Blob Blame History Raw
#============================================================================
# Enca v1.19 (2016-09-05)  guess and convert encoding of text files
# Copyright (C) 2000-2003 David Necas (Yeti) <yeti@physics.muni.cz>
# Copyright (C) 2009-2016 Michal Cihar <michal@cihar.com>
#============================================================================

Frequently Asked Questions about Enca

* Q: What obscure encoding the FAQ, THANKS, and other files use?
* A: Run Enca on them and you'll see.

* Q: How do I specify input encoding?
* A: You can't.  If you know the encoding, you don't need Enca.  Use some
     fully-fledged converter.

* Q: Why Enca can't detect both language and encoding?
* A: Because this is impossible.  Well, it's possible for natural, long
     enough texts.  But Enca can detect encoding of nonsense and people
     are used to it.  No program can tell you “ěčřýáíéú” is both Czech
     and e.g. ISO-8859-2.  Incidentally, interpreting the same bytes as
     Win-1251 one gets “мишэбнйъ”, which is equally good Russian nonsense.

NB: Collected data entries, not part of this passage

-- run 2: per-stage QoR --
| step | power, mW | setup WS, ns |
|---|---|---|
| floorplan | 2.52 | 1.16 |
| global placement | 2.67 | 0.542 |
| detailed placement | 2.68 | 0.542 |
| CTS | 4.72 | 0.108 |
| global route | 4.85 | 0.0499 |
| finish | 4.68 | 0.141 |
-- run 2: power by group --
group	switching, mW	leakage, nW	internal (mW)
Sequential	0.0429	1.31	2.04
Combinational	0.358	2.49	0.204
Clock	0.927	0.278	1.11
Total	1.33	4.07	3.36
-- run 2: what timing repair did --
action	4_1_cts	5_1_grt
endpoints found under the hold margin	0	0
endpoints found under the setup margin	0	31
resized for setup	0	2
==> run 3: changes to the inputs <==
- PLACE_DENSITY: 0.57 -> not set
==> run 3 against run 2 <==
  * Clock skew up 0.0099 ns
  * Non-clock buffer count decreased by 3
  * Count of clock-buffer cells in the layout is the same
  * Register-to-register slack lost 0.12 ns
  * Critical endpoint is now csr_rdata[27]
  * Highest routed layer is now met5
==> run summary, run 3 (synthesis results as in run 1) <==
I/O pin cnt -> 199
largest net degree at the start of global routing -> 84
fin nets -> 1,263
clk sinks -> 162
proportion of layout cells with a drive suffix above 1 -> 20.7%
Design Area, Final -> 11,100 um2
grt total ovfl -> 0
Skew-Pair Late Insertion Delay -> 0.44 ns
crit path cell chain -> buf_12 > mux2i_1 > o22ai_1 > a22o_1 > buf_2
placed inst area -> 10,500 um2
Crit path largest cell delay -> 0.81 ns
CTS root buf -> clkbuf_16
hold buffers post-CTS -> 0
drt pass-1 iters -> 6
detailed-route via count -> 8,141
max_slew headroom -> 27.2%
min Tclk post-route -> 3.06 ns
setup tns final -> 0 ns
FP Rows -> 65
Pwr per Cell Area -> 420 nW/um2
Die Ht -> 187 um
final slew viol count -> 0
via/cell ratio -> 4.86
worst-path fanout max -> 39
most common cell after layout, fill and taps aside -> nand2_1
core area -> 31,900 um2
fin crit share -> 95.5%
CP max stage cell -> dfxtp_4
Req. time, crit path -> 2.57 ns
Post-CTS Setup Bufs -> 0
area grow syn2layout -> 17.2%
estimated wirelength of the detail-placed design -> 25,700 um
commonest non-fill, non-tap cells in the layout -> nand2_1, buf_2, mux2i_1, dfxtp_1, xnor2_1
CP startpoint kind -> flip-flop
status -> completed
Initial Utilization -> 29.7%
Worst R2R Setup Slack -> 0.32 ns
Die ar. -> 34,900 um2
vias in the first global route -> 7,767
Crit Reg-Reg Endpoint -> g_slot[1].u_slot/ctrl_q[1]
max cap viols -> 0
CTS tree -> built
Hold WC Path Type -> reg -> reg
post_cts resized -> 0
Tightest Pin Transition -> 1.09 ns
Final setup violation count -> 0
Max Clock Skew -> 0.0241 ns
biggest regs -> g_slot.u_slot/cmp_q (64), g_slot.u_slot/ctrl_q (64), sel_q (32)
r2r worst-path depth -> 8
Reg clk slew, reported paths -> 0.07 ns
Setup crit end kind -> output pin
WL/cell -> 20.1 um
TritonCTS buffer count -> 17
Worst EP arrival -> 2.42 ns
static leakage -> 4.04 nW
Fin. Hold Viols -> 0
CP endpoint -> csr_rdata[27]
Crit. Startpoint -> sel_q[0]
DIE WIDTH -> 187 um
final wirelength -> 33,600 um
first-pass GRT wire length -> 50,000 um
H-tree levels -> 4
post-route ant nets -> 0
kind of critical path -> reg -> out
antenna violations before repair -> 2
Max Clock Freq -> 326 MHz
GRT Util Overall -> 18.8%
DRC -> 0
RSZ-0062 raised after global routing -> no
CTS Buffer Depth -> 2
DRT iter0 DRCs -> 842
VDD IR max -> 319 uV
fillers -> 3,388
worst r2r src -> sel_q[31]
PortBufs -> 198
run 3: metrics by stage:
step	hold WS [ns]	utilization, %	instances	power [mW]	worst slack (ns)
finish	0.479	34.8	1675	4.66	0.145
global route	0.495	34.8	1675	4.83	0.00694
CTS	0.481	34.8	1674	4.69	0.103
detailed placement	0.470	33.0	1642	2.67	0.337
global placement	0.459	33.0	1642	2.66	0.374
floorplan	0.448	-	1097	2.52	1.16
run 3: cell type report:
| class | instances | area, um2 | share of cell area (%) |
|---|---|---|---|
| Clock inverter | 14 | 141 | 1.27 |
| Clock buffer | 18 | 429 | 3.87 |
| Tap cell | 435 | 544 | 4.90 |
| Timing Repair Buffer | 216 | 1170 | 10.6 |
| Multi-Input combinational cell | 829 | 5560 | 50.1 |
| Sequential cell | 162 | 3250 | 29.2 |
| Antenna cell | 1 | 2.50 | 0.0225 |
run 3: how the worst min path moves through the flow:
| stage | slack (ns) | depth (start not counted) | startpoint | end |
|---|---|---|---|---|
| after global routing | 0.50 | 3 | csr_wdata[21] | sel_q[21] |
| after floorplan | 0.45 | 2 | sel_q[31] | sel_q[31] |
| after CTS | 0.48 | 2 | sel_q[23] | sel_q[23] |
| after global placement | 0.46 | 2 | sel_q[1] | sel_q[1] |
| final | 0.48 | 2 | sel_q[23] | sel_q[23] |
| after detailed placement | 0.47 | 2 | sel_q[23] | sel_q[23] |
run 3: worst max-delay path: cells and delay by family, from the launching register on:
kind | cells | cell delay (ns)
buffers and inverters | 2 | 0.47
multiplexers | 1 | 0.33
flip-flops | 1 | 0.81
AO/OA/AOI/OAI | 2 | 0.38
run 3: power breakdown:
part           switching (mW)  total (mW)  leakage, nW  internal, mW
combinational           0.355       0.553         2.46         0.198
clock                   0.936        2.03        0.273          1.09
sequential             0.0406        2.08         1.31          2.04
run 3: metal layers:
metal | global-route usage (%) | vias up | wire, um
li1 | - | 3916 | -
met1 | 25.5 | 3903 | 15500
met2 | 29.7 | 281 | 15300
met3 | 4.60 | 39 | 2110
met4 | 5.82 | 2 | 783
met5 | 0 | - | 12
[src/rtl/vreg_remap_table.sv]
module vreg_remap_table
  import vrt_pkg::*;
#(
  parameter int NUM_ENTRIES = 16,
  parameter int NUM_PORTS   = 3,
  parameter bit SPLIT_CLASS = 1'b0,
  localparam int IDX_W      = $clog2(NUM_ENTRIES),
  localparam int NUM_BANKS  = SPLIT_CLASS ? 2 : 1,
  localparam int PHYS_W     = SPLIT_CLASS ? 7 : 6,
  localparam int SLOTS      = NUM_BANKS * NUM_ENTRIES
) (
  input  logic                        clk,
  input  logic                        rst_n,
  input  logic                        cfg_wr_en,
  input  logic                        cfg_clr_en,
  input  logic [IDX_W-1:0]            cfg_idx,
  input  logic                        cfg_int,
  input  logic [ENTRY_W-1:0]          cfg_wdata,
  input  logic [IDX_W-1:0]            rd_idx,
  input  logic                        rd_int,
  output logic [ENTRY_W-1:0]          rd_data,
  output logic                        rd_valid,
  input  logic [NUM_PORTS*KEY_W-1:0]  lk_reg,
  input  logic [NUM_PORTS-1:0]        lk_int,
  output logic [NUM_PORTS-1:0]        lk_hit,
  output logic [NUM_PORTS*PHYS_W-1:0] lk_idx,
  output logic [NUM_PORTS-1:0]        lk_vec,
  output logic [NUM_PORTS*EW_W-1:0]   lk_ew,
  output logic [NUM_PORTS-1:0]        lk_pk
);

  logic [SLOTS-1:0][ENTRY_W-1:0] ent;
  logic [SLOTS-1:0]              vld;

  vrt_store #(
    .NUM_ENTRIES (NUM_ENTRIES),
    .NUM_BANKS   (NUM_BANKS)
  ) u_store (
    .clk      (clk),
    .rst_n    (rst_n),
    .wr_en    (cfg_wr_en),
    .clr_en   (cfg_clr_en),
    .idx      (cfg_idx),
    .bank     (cfg_int),
    .wdata    (cfg_wdata),
    .rd_idx   (rd_idx),
    .rd_bank  (rd_int),
    .rd_data  (rd_data),
    .rd_valid (rd_valid),
    .ent_o    (ent),
    .vld_o    (vld)
  );

  for (genvar p = 0; p < NUM_PORTS; p++) begin : g_port
    vrt_match #(
      .NUM_ENTRIES (NUM_ENTRIES),
      .NUM_BANKS   (NUM_BANKS),
      .SPLIT_CLASS (SPLIT_CLASS),
      .PHYS_W      (PHYS_W)
    ) u_match (
      .clk     (clk),
      .rst_n   (rst_n),
      .ent     (ent),
      .vld     (vld),
      .reg_num (lk_reg[p*KEY_W +: KEY_W]),
      .is_int  (lk_int[p]),
      .hit_o   (lk_hit[p]),
      .idx_o   (lk_idx[p*PHYS_W +: PHYS_W]),
      .vec_o   (lk_vec[p]),
      .ew_o    (lk_ew[p*EW_W +: EW_W]),
      .pk_o    (lk_pk[p])
    );
  end

endmodule
**src/rtl/cmp_cond_pkg.sv**
```systemverilog
package cmp_cond_pkg;
  localparam int WIN_CODE_W = 5;
  localparam int MIN_WIN    = 3;
  localparam int MAX_WIN    = 32;
  localparam int MAX_CODE   = MAX_WIN - MIN_WIN;
  localparam int WIN_VAL_W  = $clog2(MAX_WIN + 1);
  localparam int CNT_W      = $clog2(MAX_WIN);

  typedef enum logic [1:0] {
    EDGE_ANY  = 2'd0,
    EDGE_RISE = 2'd1,
    EDGE_FALL = 2'd2,
    EDGE_OFF  = 2'd3
  } edge_sel_e;

  typedef struct packed {
    logic [WIN_CODE_W-1:0] win_code;
    edge_sel_e             edge_sel;
    logic                  filt_en;
    logic                  invert;
  } chan_cfg_t;

  localparam int CFG_W = $bits(chan_cfg_t);
endpackage

```
**src/rtl/cmp_sync2.sv**
```systemverilog
module cmp_sync2 (
  input  logic clk_i,
  input  logic rst_ni,
  input  logic d_i,
  output logic q_o
);
  logic meta_q, sync_q;

  always_ff @(posedge clk_i or negedge rst_ni) begin
    if (!rst_ni) begin
      meta_q <= 1'b0;
      sync_q <= 1'b0;
    end else begin
      meta_q <= d_i;
      sync_q <= meta_q;
    end
  end

  assign q_o = sync_q;
endmodule

```
**src/rtl/cmp_glitch_filter.sv**
```systemverilog
module cmp_glitch_filter #(
  parameter int CNT_W     = 5,
  parameter int WIN_VAL_W = 6
) (
  input  logic                 clk_i,
  input  logic                 rst_ni,
  input  logic                 d_i,
  input  logic                 en_i,
  input  logic [WIN_VAL_W-1:0] win_i,
  output logic                 lvl_o
);
  logic             lvl_q;
  logic [CNT_W-1:0] cnt_q;
  logic [CNT_W-1:0] last_cnt;

  assign last_cnt = CNT_W'(win_i - WIN_VAL_W'(1));

  always_ff @(posedge clk_i or negedge rst_ni) begin
    if (!rst_ni) begin
      lvl_q <= 1'b0;
      cnt_q <= '0;
    end else if (!en_i) begin
      lvl_q <= d_i;
      cnt_q <= '0;
    end else if (d_i == lvl_q) begin
      cnt_q <= '0;  // any return to the held value restarts the window
    end else if (cnt_q >= last_cnt) begin
      lvl_q <= d_i;
      cnt_q <= '0;
    end else begin
      cnt_q <= cnt_q + CNT_W'(1);
    end
  end

  assign lvl_o = lvl_q;

  AST_LVL_FROM_INPUT: assert property (@(posedge clk_i) disable iff (!rst_ni)
    (lvl_q != $past(lvl_q)) |-> (lvl_q == $past(d_i)));
  AST_FILT_FULL_WINDOW: assert property (@(posedge clk_i) disable iff (!rst_ni)
    ($past(en_i) && (lvl_q != $past(lvl_q))) |-> ($past(cnt_q) >= $past(last_cnt)));
  AST_FILT_RESTART: assert property (@(posedge clk_i) disable iff (!rst_ni)
    (en_i && (d_i == lvl_q)) |=> (cnt_q == '0));
endmodule

```
**src/rtl/cmp_edge_flag.sv**
```systemverilog
module cmp_edge_flag
  import cmp_cond_pkg::*;
(
  input  logic      clk_i,
  input  logic      rst_ni,
  input  logic      lvl_i,
  input  edge_sel_e sel_i,
  input  logic      clr_i,
  output logic      flag_o
);
  logic prev_q, flag_q, rise, fall, hit;

  assign rise = lvl_i & ~prev_q;
  assign fall = ~lvl_i & prev_q;

  always_comb begin
    unique case (sel_i)
      EDGE_ANY:  hit = rise | fall;
      EDGE_RISE: hit = rise;
      EDGE_FALL: hit = fall;
      default:   hit = 1'b0;
    endcase
  end

  always_ff @(posedge clk_i or negedge rst_ni) begin
    if (!rst_ni) begin
      prev_q <= 1'b0;
      flag_q <= 1'b0;
    end else begin
      prev_q <= lvl_i;
      flag_q <= (flag_q & ~clr_i) | hit;  // set beats clear
    end
  end

  assign flag_o = flag_q;

  AST_FLAG_STICKY: assert property (@(posedge clk_i) disable iff (!rst_ni)
    ($past(flag_q) && !$past(clr_i)) |-> flag_q);
  AST_SET_BEATS_CLR: assert property (@(posedge clk_i) disable iff (!rst_ni)
    (clr_i && hit) |=> flag_q);
  AST_OFF_NO_SET: assert property (@(posedge clk_i) disable iff (!rst_ni)
    (sel_i == EDGE_OFF && !flag_q) |=> !flag_q);
endmodule

```
**src/rtl/cmp_cond_top.sv**
```systemverilog
module cmp_cond_top
  import cmp_cond_pkg::*;
#(
  parameter int NUM_CH = 3,
  parameter int ADDR_W = 2,
  parameter int DATA_W = 16
) (
  input  logic              clk_i,
  input  logic              rst_ni,
  input  logic [NUM_CH-1:0] raw_i,
  input  logic              wr_en_i,
  input  logic [ADDR_W-1:0] addr_i,
  input  logic [DATA_W-1:0] wdata_i,
  output logic [DATA_W-1:0] rdata_o,
  output logic [NUM_CH-1:0] level_o,
  output logic [NUM_CH-1:0] irq_flag_o
);
  localparam logic [ADDR_W-1:0] FLAG_ADDR = ADDR_W'(NUM_CH);

  chan_cfg_t   cfg_q [NUM_CH];
  logic [NUM_CH-1:0] sync_d, pol_d, clr;
  logic        unused_wdata;

  assign unused_wdata = ^wdata_i[DATA_W-1:CFG_W];
  assign clr = (wr_en_i && addr_i == FLAG_ADDR) ? wdata_i[NUM_CH-1:0] : '0;

  for (genvar c = 0; c < NUM_CH; c++) begin : g_ch
    logic [WIN_VAL_W-1:0] win;

    always_ff @(posedge clk_i or negedge rst_ni) begin
      if (!rst_ni) cfg_q[c] <= '0;
      else if (wr_en_i && addr_i == ADDR_W'(c)) cfg_q[c] <= chan_cfg_t'(wdata_i[CFG_W-1:0]);
    end

    assign win = (int'(cfg_q[c].win_code) > MAX_CODE) ? WIN_VAL_W'(MAX_WIN)
               : WIN_VAL_W'(cfg_q[c].win_code) + WIN_VAL_W'(MIN_WIN);

    cmp_sync2 i_sync (
      .clk_i (clk_i),
      .rst_ni(rst_ni),
      .d_i   (raw_i[c]),
      .q_o   (sync_d[c])
    );

    assign pol_d[c] = sync_d[c] ^ cfg_q[c].invert;

    cmp_glitch_filter #(.CNT_W(CNT_W), .WIN_VAL_W(WIN_VAL_W)) i_filt (
      .clk_i (clk_i),
      .rst_ni(rst_ni),
      .d_i   (pol_d[c]),
      .en_i  (cfg_q[c].filt_en),
      .win_i (win),
      .lvl_o (level_o[c])
    );

    cmp_edge_flag i_edge (
      .clk_i (clk_i),
      .rst_ni(rst_ni),
      .lvl_i (level_o[c]),
      .sel_i (cfg_q[c].edge_sel),
      .clr_i (clr[c]),
      .flag_o(irq_flag_o[c])
    );

    AST_WIN_RANGE: assert property (@(posedge clk_i) disable iff (!rst_ni)
      (int'(win) >= MIN_WIN) && (int'(win) <= MAX_WIN));
    AST_CFG_HOLD: assert property (@(posedge clk_i) disable iff (!rst_ni)
      !($past(wr_en_i) && $past(addr_i) == ADDR_W'(c)) |-> $stable(cfg_q[c]));
  end

  always_comb begin
    rdata_o = '0;
    for (int c = 0; c < NUM_CH; c++)
      if (addr_i == ADDR_W'(c)) rdata_o = DATA_W'(cfg_q[c]);
    if (addr_i == FLAG_ADDR) rdata_o = DATA_W'(irq_flag_o);
  end
endmodule

```
**config.mk**
```make
export PLATFORM = sky130hd
export DESIGN_NAME = cmp_cond_top
export DESIGN_NICKNAME = d
export VERILOG_FILES = /design/src/rtl/cmp_cond_pkg.sv /design/src/rtl/cmp_sync2.sv /design/src/rtl/cmp_glitch_filter.sv /design/src/rtl/cmp_edge_flag.sv /design/src/rtl/cmp_cond_top.sv
export SDC_FILE = /design/constraint.sdc
export NUM_CORES = 1
export LEC_CHECK = 0
export ABC_AREA = 1
export BUFFER_PORTS_ARGS = -buffer_cell sky130_fd_sc_hd__buf_2
export CORE_MARGIN = 2
export CORE_UTILIZATION = 53
export DETAILED_ROUTE_END_ITERATION = 6
export GPL_TIMING_DRIVEN = 1
export PLACE_DENSITY = 0.77
export SYNTH_ARGS = -nofsm -noshare
export SYNTH_HDL_FRONTEND = slang
export SYNTH_HIERARCHICAL = 1
export SYNTH_SLANG_ARGS = --single-unit
```
**constraint.sdc**
```tcl
create_clock -name clk_i -period 2.06 [get_ports clk_i]
set_input_delay 0.412 -clock clk_i [delete_from_list [all_inputs] [get_ports clk_i]]
set_output_delay 0.412 -clock clk_i [all_outputs]
set_load 0.02 [all_outputs]
```
==> out/qor.yml, run 1 <==
outcome: "finished, violations left"
violations: "negative setup slack"
path_class: "reg -> reg"
clk_latency_ns: 0.34
die_w_um: 88.34
post-route-period-util: 1.129
endpoint_kind: "register"
rsz0062_at_grt: "true"
hold_buffers: 0
initial_core_util: 0.5518
worst_setup_path_start_kind: "register"
antenna_found_initial: 0
grt_pass1_vias: 3375
max_clock_freq_ghz: 0.4298
fillers: 447
gp_congestion: 0.7969
leakage_nw: 2.733
cts_tree: "built"
setup_slack_ns: -0.2666
synth_area_um2: 3770
rows: 30
avgSynthCellArea_um2: 7.741
grt_overflow: 0
slew_headroom: 0.6535
antenna_left: 0
slew_violations: 0
place_area_um2: 4332
clock_skew_ns: 0.006902
hpwl_mm: 5.970
vdd_drop_max_mv: 0.6299
drt_iter0_drc: 136
port_buffers: 31
finalSetupViolations: 18
cts_buffers: 9
critPathMaxFanout: 5
cap_violations: 0
wire_per_inst_um: 14.73
num_vias: 3485
wl_mm: 10.13
dieArea_um2: 7804
final_layout_size_suffix_gt1_frac: 0.4122
drt-vias-per-instance: 5.065
min_period_ns: 2.327
dieHeight_um: 88.34
netlist_instances: 487
area_growth_pct: 39.20
gr-usage-all-layers: 0.2468
cts-htree-levels: 3
finalHoldViolCount: 0
grt_max_degree: 37
final_area_um2: 5248
yosys_warnings: 6
final_nets: 645
cts.clk_slew.worst_paths_ns: 0.07
hold_path_class: "in -> async"
dp_slack_ns: -0.2489
io_pins: 46
cts-root-buf: "clkbuf_8"
power.density_nw_per_um2: 932.1
core_area_um2: 6832
cts_max_path_buffers: 2
cts_sinks: 57
grt_pass1_wl_mm: 14.74
arrival_ns: 2.60
cp_data_required_time_ns: 2.33
total_power_w: 0.004891
tightest_slew_ns: 0.5198
holdWs_ns: 0.03833
diodes: 0
drc: 0
dr.pass1.iters: 4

* Q: Why Enca can't recognise encoding of all-uppercase texts?
* A: Mostly again because there's a trade-off between nonsense detection and
     low-probability natural text detection.  But it's possible to detect
     both, I'm working on that.

* Q: Why Enca needs LC_CTYPE to be set?
* A: No, it doesn't need it.  But you need to use “-L language-code” then.
     It's possible to put it into ENCAOPT environment variable, if you want
     to make your life easier.  (Never versions of Enca try to guess your
     language from other locale settings too.)

* Q: Why “enca -x ascii” doesn't work?
* A: Unfortunately there are several different things people call “conversion
     to ASCII”.  Consider following characters: ě (Latin small letter e with
     caron) and ≫ (Much greater-than).  By conversion to ASCII you may mean:
     1a. Omitting these characters in output, because they are not
         representable in ASCII.
     1b. Keeping these characters intact in output, because they are not
         representable in ASCII.
     1c. Failing (possibly damaging the file), because they are not
         representable in ASCII
     2. Approximating them with single, close ASCII characters; in this case
        probably plain “e” and “>”.
     3. Expanding them to sequences of ASCII characters which may be less
        readable then the approximations above, but generally allow
        reconstruction of the original characters.  Such sequences could
        be e.g. RFC-1345 mnemonics “e<” and “>>”.
     What happens when you run “enca -x ascii” on something, depends on
     the converter used.

     The usual scenario is: Enca uses librecode or libiconv, which do (1),
     and you get upset.  The only tool doing (2) known to me is cstocs, and
     does it only for Latin2 characters (install cstocs and specify cstocs
     as the converter to be used, if you want (2)).  AFAIK, there's no tool
     doing reasonably (3), though recode can expand to mnemonics (use rfc1345
     as target charset instead of ascii).

* Q: Why “enca -E cstocs” doesn't work in my RedHat/Fedora?
* A: This is a cstocs problem.  Cstocs is broken for Perl ≥ 5.8 and UTF-8
     locales.  Perl Unicode handling changes with every version so an
     advanced charset converter working in mutiple Perl versions is something
     between impossible and a big mess.  Either set your locales to non-UTF-8
     (e.g. ISO-8859-2) or don't use cstocs until this is resolved somehow.